沿線の歴史散策 INDEX

「京王電鉄株式会社」の前身である「京王電気軌道株式会社」は、1910(明治43)年に設立され、1913(大正2)年に「笹塚駅」~「調布駅」間12.2kmで開業した。東京・新宿と多摩地域最大の都市・八王子を結ぶ鉄道として計画され、東京の「京」と八王子の「王」から「京王」と命名された。

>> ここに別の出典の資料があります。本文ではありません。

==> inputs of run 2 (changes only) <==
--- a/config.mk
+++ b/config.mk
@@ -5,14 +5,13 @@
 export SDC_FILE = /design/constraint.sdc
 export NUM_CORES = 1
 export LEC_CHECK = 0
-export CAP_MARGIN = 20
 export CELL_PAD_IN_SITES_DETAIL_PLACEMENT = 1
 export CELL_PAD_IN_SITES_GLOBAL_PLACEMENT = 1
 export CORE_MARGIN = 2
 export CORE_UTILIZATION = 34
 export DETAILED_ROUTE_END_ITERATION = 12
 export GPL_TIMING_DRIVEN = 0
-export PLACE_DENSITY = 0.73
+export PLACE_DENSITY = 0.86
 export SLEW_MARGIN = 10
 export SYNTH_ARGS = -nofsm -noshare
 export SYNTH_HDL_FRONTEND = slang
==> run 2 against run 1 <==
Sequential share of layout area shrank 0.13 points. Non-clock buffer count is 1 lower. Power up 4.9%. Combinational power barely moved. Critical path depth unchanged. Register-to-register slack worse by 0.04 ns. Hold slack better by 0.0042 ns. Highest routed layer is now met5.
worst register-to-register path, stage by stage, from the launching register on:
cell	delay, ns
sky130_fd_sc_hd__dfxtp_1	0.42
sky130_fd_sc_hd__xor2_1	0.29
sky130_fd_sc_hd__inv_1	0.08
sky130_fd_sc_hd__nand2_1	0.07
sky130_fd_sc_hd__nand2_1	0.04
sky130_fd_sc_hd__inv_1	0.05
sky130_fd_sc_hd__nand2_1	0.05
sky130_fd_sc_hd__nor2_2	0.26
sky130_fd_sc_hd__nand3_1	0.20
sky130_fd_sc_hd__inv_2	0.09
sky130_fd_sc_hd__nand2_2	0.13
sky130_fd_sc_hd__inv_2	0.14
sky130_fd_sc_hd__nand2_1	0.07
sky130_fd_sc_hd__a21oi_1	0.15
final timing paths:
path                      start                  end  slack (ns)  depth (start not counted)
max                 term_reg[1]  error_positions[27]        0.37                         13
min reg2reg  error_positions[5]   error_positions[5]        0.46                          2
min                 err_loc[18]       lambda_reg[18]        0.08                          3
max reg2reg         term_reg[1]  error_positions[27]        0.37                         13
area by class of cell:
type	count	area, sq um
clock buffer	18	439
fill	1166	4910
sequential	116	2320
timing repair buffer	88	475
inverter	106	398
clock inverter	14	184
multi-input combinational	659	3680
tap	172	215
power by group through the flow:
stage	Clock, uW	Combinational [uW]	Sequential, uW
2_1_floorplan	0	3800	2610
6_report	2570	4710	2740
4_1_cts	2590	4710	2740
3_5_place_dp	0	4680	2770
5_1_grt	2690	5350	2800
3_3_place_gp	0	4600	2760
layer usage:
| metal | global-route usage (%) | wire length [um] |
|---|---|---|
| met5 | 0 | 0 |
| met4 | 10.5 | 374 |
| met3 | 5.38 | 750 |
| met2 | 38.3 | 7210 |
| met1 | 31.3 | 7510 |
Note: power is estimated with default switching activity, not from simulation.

上の路線図は、1917(大正6)年頃(※)の『京王線路線図』。時代は空前の好況の大戦景気の頃であった。現在の京王線は、「新宿駅」から「京王八王子駅」までを結ぶが、この路線図では、「府中駅」までの開通となっている。のちの1925(大正14)年に関連会社の「玉南電気鉄道株式会社」が「府中駅」~「東八王子駅」(現「京王八王子駅」)間を開業、翌年合併となり、1927(昭和2)年に直通運転が開始された。
(※)大正7年5月に開業した「松沢駅」が路線図上にないこと、大正8年9月に改称した「初台駅」が改称前の「改正橋駅」の記載であること等からの推察による。

「新宿追分駅」(現存せず)~「笹塚駅」

図は『京王線路線図』のうち「新宿追分駅」から「笹塚駅」部分を切り出したもの。

現在の京王線の始発「新宿駅」は、JR「新宿駅」の西側にあるが、この地に移転したのは1945(昭和20)年だった。路線図に示された「新宿追分駅」は、現在の「伊勢丹新宿店」の前、「新宿三丁目交差点」付近に1915(大正4)年に開業した。その後、駅は1927(昭和2)年に完成した「新宿ビルディング」(旧「京王帝都電鉄本社ビル」)の場所へ移転。さらに、1930(昭和5)年に「四谷新宿駅」、1937(昭和12)年に「京王新宿駅」と駅名が変更され、1945(昭和20)年に現在の西口に移転し「新宿駅」となった。

1926(大正15)年に描かれた「新宿ビルディング」の完成予定図 1926(大正15)年に描かれた「新宿ビルディング」の完成予定図。

現在の「新宿駅」から「笹塚駅」までの間にある駅は、「初台駅」と「幡ヶ谷駅」の2駅だが、この路線図ではその区間に8つの駅がある。「停車場前駅」「葵橋駅」「新町駅」「天神橋駅」「代々木駅」「代々幡駅」の各駅は、統廃合により、または戦時下に不要不急の駅として廃止された。なお、「葵橋駅」の駅名は並行する「玉川上水」の橋名からの命名で、かつて「紀州徳川家下屋敷」があったことに由来する。

「新国立劇場・東京オペラシティ」 「新国立劇場・東京オペラシティ」。

「改正橋駅」(現「初台駅」)は、1914(大正3)年に開設後、1919(大正8)年に現駅名に改称された。「改正橋駅」の駅名も「玉川上水」の橋名に由来する。
「初台駅」は、1964(昭和39)年に地下駅となり、1978(昭和53)年の京王新線開通に伴い現在地に移転した。かつての地下駅は、使用はされていないものの、現在も痕跡を確認できる。また、「初台駅」にある「東京オペラシティ」は、現代舞台芸術の創造と振興を目的とした「第二国立劇場」の計画に始まる複合文化施設。1996(平成8)年に「東京オペラシティ コンサートホール」などが、翌年「新国立劇場」がオープン。1999(平成11)年にアートギャラリー棟が完成し全体竣工となった。